## Problem details
Look through the entries below and count the lines that contain "signed". Reply with that number only.

BEGIN Information provided

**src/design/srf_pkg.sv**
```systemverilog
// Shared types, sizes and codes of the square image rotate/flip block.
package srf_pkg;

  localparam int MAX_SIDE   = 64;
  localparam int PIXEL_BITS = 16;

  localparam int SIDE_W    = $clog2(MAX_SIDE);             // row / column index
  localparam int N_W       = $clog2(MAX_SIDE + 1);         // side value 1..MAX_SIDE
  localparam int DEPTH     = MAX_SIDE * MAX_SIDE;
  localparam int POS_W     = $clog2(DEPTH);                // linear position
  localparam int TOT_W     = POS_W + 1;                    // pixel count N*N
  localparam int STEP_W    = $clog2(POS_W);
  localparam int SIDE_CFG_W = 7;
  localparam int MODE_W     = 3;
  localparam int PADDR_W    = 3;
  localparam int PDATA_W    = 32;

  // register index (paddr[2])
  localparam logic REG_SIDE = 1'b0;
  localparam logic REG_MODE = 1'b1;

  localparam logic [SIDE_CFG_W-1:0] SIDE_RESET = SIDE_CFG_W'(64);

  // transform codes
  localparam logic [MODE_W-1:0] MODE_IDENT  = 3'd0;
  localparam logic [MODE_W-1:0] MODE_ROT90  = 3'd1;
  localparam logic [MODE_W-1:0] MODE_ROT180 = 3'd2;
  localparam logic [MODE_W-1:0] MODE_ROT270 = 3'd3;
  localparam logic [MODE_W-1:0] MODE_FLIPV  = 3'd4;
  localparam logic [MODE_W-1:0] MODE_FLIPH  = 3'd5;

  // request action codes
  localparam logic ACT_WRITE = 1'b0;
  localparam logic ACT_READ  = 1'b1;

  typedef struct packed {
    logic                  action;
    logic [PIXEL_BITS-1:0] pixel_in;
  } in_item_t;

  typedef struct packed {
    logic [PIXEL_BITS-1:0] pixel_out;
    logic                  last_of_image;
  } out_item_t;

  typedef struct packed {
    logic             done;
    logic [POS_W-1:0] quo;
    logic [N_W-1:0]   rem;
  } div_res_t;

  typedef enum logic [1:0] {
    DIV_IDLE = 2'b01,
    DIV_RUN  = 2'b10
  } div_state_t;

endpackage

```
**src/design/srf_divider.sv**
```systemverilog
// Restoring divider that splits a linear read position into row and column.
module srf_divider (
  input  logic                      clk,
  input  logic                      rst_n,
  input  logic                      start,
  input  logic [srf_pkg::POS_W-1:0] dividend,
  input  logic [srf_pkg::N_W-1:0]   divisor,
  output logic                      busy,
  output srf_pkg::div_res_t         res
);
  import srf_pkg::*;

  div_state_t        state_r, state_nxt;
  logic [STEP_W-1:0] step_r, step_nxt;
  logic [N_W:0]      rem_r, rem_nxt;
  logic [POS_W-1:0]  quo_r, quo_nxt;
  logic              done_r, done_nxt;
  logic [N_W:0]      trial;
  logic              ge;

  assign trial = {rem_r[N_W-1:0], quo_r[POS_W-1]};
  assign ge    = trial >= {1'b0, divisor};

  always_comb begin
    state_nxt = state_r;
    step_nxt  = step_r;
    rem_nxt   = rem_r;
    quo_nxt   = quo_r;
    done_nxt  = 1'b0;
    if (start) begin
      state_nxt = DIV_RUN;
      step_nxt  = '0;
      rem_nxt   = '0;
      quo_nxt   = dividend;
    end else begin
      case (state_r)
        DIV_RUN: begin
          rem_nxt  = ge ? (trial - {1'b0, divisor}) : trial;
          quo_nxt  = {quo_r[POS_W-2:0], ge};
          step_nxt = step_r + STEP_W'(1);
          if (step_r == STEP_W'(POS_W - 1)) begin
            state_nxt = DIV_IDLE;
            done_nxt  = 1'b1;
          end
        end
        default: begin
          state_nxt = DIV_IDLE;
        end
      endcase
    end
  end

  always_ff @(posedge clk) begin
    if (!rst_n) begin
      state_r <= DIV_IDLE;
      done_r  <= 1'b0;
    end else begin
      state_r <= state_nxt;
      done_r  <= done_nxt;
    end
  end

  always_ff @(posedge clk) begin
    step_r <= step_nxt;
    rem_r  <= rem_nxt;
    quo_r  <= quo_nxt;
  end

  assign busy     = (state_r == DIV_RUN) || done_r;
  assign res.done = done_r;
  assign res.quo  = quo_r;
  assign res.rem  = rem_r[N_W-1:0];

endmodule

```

END Information provided
BEGIN Information provided

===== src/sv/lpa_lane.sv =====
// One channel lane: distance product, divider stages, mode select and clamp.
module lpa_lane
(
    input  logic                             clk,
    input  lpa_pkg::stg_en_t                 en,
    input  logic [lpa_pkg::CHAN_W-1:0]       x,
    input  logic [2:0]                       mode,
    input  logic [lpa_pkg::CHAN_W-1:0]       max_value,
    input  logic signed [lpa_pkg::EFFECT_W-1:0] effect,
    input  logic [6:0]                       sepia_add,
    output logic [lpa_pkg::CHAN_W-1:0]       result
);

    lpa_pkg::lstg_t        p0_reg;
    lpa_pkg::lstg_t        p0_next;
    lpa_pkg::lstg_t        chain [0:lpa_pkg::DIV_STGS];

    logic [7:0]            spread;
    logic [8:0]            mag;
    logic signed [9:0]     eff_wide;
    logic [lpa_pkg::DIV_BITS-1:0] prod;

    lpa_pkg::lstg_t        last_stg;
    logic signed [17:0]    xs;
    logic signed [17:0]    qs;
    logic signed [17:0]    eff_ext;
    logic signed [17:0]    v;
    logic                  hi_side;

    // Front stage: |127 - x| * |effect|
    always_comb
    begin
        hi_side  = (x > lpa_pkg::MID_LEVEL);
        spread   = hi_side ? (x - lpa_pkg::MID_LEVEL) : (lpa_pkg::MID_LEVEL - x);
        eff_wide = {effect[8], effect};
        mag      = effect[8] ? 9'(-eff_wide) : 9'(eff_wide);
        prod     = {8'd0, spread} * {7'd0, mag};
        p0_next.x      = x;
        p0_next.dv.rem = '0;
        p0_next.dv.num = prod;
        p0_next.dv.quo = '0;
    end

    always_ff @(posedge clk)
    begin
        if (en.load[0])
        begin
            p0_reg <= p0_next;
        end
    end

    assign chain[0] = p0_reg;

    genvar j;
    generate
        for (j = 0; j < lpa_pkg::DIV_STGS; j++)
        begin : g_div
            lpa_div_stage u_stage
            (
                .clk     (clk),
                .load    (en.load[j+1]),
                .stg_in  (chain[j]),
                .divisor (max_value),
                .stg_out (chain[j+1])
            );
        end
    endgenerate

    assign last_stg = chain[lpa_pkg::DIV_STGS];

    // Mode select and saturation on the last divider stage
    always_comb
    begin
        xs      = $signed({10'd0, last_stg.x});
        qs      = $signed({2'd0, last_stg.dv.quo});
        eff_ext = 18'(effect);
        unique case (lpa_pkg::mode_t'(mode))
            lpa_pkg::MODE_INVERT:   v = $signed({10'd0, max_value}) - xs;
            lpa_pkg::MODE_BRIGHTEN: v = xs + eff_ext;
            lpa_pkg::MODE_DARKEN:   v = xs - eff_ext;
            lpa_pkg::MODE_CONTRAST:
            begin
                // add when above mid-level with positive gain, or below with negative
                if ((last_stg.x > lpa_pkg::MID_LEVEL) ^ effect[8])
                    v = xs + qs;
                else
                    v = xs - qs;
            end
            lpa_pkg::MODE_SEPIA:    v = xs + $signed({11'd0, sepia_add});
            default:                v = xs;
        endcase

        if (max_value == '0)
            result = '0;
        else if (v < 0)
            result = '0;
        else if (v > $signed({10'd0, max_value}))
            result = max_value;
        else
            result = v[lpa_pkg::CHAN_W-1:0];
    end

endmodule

END Information provided

## Answer space
11